Ukraine and Moldova join EU’s ‘Roam Like at Home’ deepening ties with bloc

Ukraine and Moldova have joined the European Union’s mobile roaming zone, signaling deepening integration between the bloc and the two countries.

The two EU candidates joined the bloc’s so-called ‘roam like at home area’ on January 1, a move which allows Moldovans and Ukrainians to make calls, send texts and use mobile data across the European Economic Area without incurring additional charges.

Residents of EEA countries can enjoy the same benefits when traveling to Ukraine and Moldova.

Kyiv and Chișinău are the first countries outside the area, made up of all 27 EU member states plus Liechtenstein, Norway and Iceland, to be granted access to the scheme.

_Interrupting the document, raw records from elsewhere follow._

**src/pkg/acpr_regs.vh**
```
// Constants for the converter power and reference control block
`ifndef ACPR_REGS_VH
`define ACPR_REGS_VH

// Register indices on the plain register port
`define ACPR_ADDR_CFG 4'h0
`define ACPR_ADDR_STATUS 4'h1
`define ACPR_ADDR_COUNT 4'h2

// Configuration register field positions and reset value
`define ACPR_CFG_SW_EN 0
`define ACPR_CFG_PD 1
`define ACPR_CFG_IMPULSE 2
`define ACPR_CFG_RST 8'h00

// Status register field positions
`define ACPR_ST_BUSY 0
`define ACPR_ST_PD 1
`define ACPR_ST_LOWI 2
`define ACPR_ST_BG 3
`define ACPR_ST_BUF 4
`define ACPR_ST_TEMP 5
`define ACPR_ST_ABORT 6

// Conversion time in ns and derived cycles at 20 MHz (50 ns period)
`define ACPR_CONV_NS 700
`define ACPR_CLK_NS 50
`define ACPR_CONV_CYC ((`ACPR_CONV_NS + `ACPR_CLK_NS - 1) / `ACPR_CLK_NS)

`endif

```
**src/verilog/acpr_ctrl.v**
```verilog
// Conversion, power-down and reference control of a SAR converter
// Functional notes
// - Falling start edge launches a conversion
// - Running conversion ignores starts and power-down
// - Chip select and read never gate starts
// - Both selects low: bandgap, buffer, sensor on
// - Ref off only: bandgap down, buffer on
// - Both selects high: bandgap and buffer down
// - Temperature sensor only in internal mode
// - Power-down waits for conversion, bus stays
// - Register power-down overrides the pin
// - Impulse mode: low current after conversion
// - Digital interface stays active in acquisition
// - Reset rise aborts, fall clears configuration
// - Busy high while converting, low when done
//
// The address-and-strobe port and the register offsets were left to the implementer.
`timescale 1ns/1ps
`include "acpr_regs.vh"
module acpr_ctrl #(
   parameter CONV_CYC = `ACPR_CONV_CYC,
   parameter CW = 8
) (
   input wire core_clk,
   input wire resetn,
   input wire conversion_start_n,
   input wire power_down_input,
   input wire internal_ref_off,
   input wire ref_buffer_off,
   input wire dev_reset,
   input wire cs_n,
   input wire rd_n,
   input wire [3:0] reg_addr,
   input wire [7:0] reg_wdata,
   input wire reg_wr,
   input wire reg_rd,
   output reg [7:0] reg_rdata,
   output reg busy,
   output reg sample_hold,
   output reg bandgap_en,
   output reg ref_buffer_en,
   output reg temp_sensor_en,
   output reg power_down_active,
   output reg low_current,
   output reg data_bus_float,
   output reg data_clear
);
   localparam ST_IDLE = 2'd0;
   localparam ST_CONV = 2'd1;
   localparam ST_RST = 2'd2;

   // Last count value, cut to the counter width on purpose
   localparam integer CONV_LAST_I = CONV_CYC - 1;
   localparam [CW-1:0] CONV_LAST = CONV_LAST_I[CW-1:0];

   wire [4:0] pins_s;
   wire start_s;
   wire pd_pin_s;
   wire refoff_s;
   wire bufoff_s;
   wire rst_s;

   reg start_prev_q;
   reg rst_prev_q;
   reg [1:0] state_q;
   reg [1:0] state_d;
   reg [CW-1:0] cnt_q;
   reg [CW-1:0] cnt_d;
   reg [7:0] cfg_q;
   reg [7:0] conv_count_q;
   reg abort_seen_q;
   reg pd_eff_q;

   // All pins are asynchronous to core_clk; start idles high
   acpr_sync #(
      .W(5),
      .INIT(5'h01)
   ) u_sync (
      .core_clk(core_clk),
      .resetn(resetn),
      .async_in({dev_reset, ref_buffer_off, internal_ref_off,
                 power_down_input, conversion_start_n}),
      .sync_out(pins_s)
   );

   assign start_s = pins_s[0];
   assign pd_pin_s = pins_s[1];
   assign refoff_s = pins_s[2];
   assign bufoff_s = pins_s[3];
   assign rst_s = pins_s[4];

   // Edge detection on synchronised copies only
   wire start_fall = start_prev_q & ~start_s;
   wire rst_rise = ~rst_prev_q & rst_s;
   wire rst_fall = rst_prev_q & ~rst_s;
   wire conv_done = (state_q == ST_CONV) && (cnt_q == CONV_LAST);

   // Requested power-down source
   wire pd_req = cfg_q[`ACPR_CFG_SW_EN] ? cfg_q[`ACPR_CFG_PD]
                                        : pd_pin_s;

   // Write strobe aimed at one register index
   function addr_hit;
      input strobe;
      input [3:0] addr;
      input [3:0] want;
      begin
         addr_hit = strobe && (addr == want);
      end
   endfunction

   // Register write decodes, shared by the writers below
   wire cfg_wr = addr_hit(reg_wr, reg_addr, `ACPR_ADDR_CFG);
   wire stat_wr = addr_hit(reg_wr, reg_addr, `ACPR_ADDR_STATUS);

   // Reference mode from the synchronised selects
   wire mode_int = ~refoff_s & ~bufoff_s;
   wire bg_on = ~refoff_s;
   wire buf_on = ~bufoff_s;

   // Status word as software sees it; bit 7 reads zero
   wire [7:0] status_word = {1'b0, abort_seen_q, temp_sensor_en,
      ref_buffer_en, bandgap_en, low_current, power_down_active, busy};

   always @(posedge core_clk) begin
      if (!resetn) begin
         start_prev_q <= 1'b1;
         rst_prev_q <= 1'b0;
      end else begin
         start_prev_q <= start_s;
         rst_prev_q <= rst_s;
      end
   end

   // Conversion sequencer; cs_n and rd_n deliberately not consulted
   always @* begin
      state_d = state_q;
      cnt_d = cnt_q;
      case (state_q)
         ST_IDLE: begin
            // Power-down blocks new starts only while idle
            if (rst_rise) begin
               state_d = ST_RST;
            end else if (start_fall && !pd_eff_q) begin
               state_d = ST_CONV;
               cnt_d = {CW{1'b0}};
            end
         end
         ST_CONV: begin
            // Further start edges and power-down are ignored here
            if (rst_rise) begin
               state_d = ST_RST;
            end else if (conv_done) begin
               state_d = ST_IDLE;
            end else begin
               cnt_d = cnt_q + 1'b1;
            end
         end
         ST_RST: begin
            if (rst_fall) begin
               state_d = ST_IDLE;
            end
         end
         default: begin
            state_d = ST_IDLE;
         end
      endcase
   end

   always @(posedge core_clk) begin
      if (!resetn) begin
         state_q <= ST_IDLE;
         cnt_q <= {CW{1'b0}};
      end else begin
         state_q <= state_d;
         cnt_q <= cnt_d;
      end
   end

   // Effective power-down only updates outside a conversion
   always @(posedge core_clk) begin
      if (!resetn) begin
         pd_eff_q <= 1'b0;
      end else if (state_d != ST_CONV) begin
         pd_eff_q <= pd_req;
      end
   end

   // Configuration register; device reset clears it on falling edge
   always @(posedge core_clk) begin
      if (!resetn) begin
         cfg_q <= `ACPR_CFG_RST;
      end else if (rst_fall) begin
         cfg_q <= `ACPR_CFG_RST;
      end else if (cfg_wr) begin
         cfg_q <= {5'h00, reg_wdata[2:0]};
      end
   end

   // Completed conversion counter and sticky abort flag
   always @(posedge core_clk) begin
      if (!resetn) begin
         conv_count_q <= 8'h00;
         abort_seen_q <= 1'b0;
      end else begin
         if (conv_done && !rst_rise) begin
            conv_count_q <= conv_count_q + 8'h01;
         end
         // Set wins over a clear in the same cycle
         if (state_q == ST_CONV && rst_rise) begin
            abort_seen_q <= 1'b1;
         end else if (stat_wr && reg_wdata[`ACPR_ST_ABORT]) begin
            abort_seen_q <= 1'b0;
         end
      end
   end

   // Register read port; answers even while powered down
   always @(posedge core_clk) begin
      if (!resetn) begin
         reg_rdata <= 8'h00;
      end else if (reg_rd) begin
         case (reg_addr)
            `ACPR_ADDR_CFG: reg_rdata <= cfg_q;
            `ACPR_ADDR_STATUS: reg_rdata <= status_word;
            `ACPR_ADDR_COUNT: reg_rdata <= conv_count_q;
            default: reg_rdata <= 8'h00;
         endcase
      end else begin
         reg_rdata <= 8'h00;
      end
   end

   // Busy follows the next state, so it rises with the start
   always @(posedge core_clk) begin
      if (!resetn) begin
         busy <= 1'b0;
      end else begin
         busy <= (state_d == ST_CONV);
      end
   end

   // Sampling instant is the start edge itself
   always @(posedge core_clk) begin
      if (!resetn) begin
         sample_hold <= 1'b0;
      end else begin
         sample_hold <= (state_q == ST_IDLE) && (state_d == ST_CONV);
      end
   end

   // Power-down shows only between conversions
   always @(posedge core_clk) begin
      if (!resetn) begin
         power_down_active <= 1'b0;
      end else begin
         power_down_active <= pd_eff_q && (state_d != ST_CONV);
      end
   end

   // Impulse mode drops current whenever not converting;
   // the register port keeps running meanwhile
   always @(posedge core_clk) begin
      if (!resetn) begin
         low_current <= 1'b0;
      end else begin
         low_current <= cfg_q[`ACPR_CFG_IMPULSE] &&
                        (state_d != ST_CONV);
      end
   end

   // Bandgap on unless its select is high or powered down
   always @(posedge core_clk) begin
      if (!resetn) begin
         bandgap_en <= 1'b1;
      end else begin
         bandgap_en <= bg_on & ~pd_eff_q;
      end
   end

   // Buffer on unless its select is high or powered down
   always @(posedge core_clk) begin
      if (!resetn) begin
         ref_buffer_en <= 1'b1;
      end else begin
         ref_buffer_en <= buf_on & ~pd_eff_q;
      end
   end

   // Sensor needs the full internal reference path
   always @(posedge core_clk) begin
      if (!resetn) begin
         temp_sensor_en <= 1'b1;
      end else begin
         temp_sensor_en <= mode_int & ~pd_eff_q;
      end
   end

   // Data bus floats while device reset is high
   always @(posedge core_clk) begin
      if (!resetn) begin
         data_bus_float <= 1'b0;
      end else begin
         data_bus_float <= (state_d == ST_RST);
      end
   end

   // One-cycle clear pulse on the reset fall
   always @(posedge core_clk) begin
      if (!resetn) begin
         data_clear <= 1'b0;
      end else begin
         data_clear <= rst_fall;
      end
   end
endmodule

```
**src/verilog/acpr_sync.v**
```verilog
// Two-flop synchroniser bank for asynchronous pin inputs
`timescale 1ns/1ps
module acpr_sync #(
   parameter W = 1,
   parameter [W-1:0] INIT = {W{1'b0}}
) (
   input wire core_clk,
   input wire resetn,
   input wire [W-1:0] async_in,
   output wire [W-1:0] sync_out
);
   reg [W-1:0] meta_q;
   reg [W-1:0] sync_q;

   // First stage feeds only the second stage
   always @(posedge core_clk) begin
      if (!resetn) begin
         meta_q <= INIT;
         sync_q <= INIT;
      end else begin
         meta_q <= async_in;
         sync_q <= meta_q;
      end
   end

   assign sync_out = sync_q;
endmodule

```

The EU made thee decision to include them in the roaming zone in July 2025 as part of attempts by Brussels to deepen ties with the two candidate countries and support their “gradual economic integration into the EU’s internal market.”

The scheme, put in place by the EU in 2017, is designed to allow consumers to use their data and mobile allowance across the bloc’s borders for the same cost as at home and with the same network quality and speed.

Ukraine applied to join the EU on February 28, 2022, just four days after the country was invaded by Russia.

Moldova, which neighbors Ukraine and EU-member Romania, applied to join the EU in March 2022. It has been the target of destabilization efforts by Moscow.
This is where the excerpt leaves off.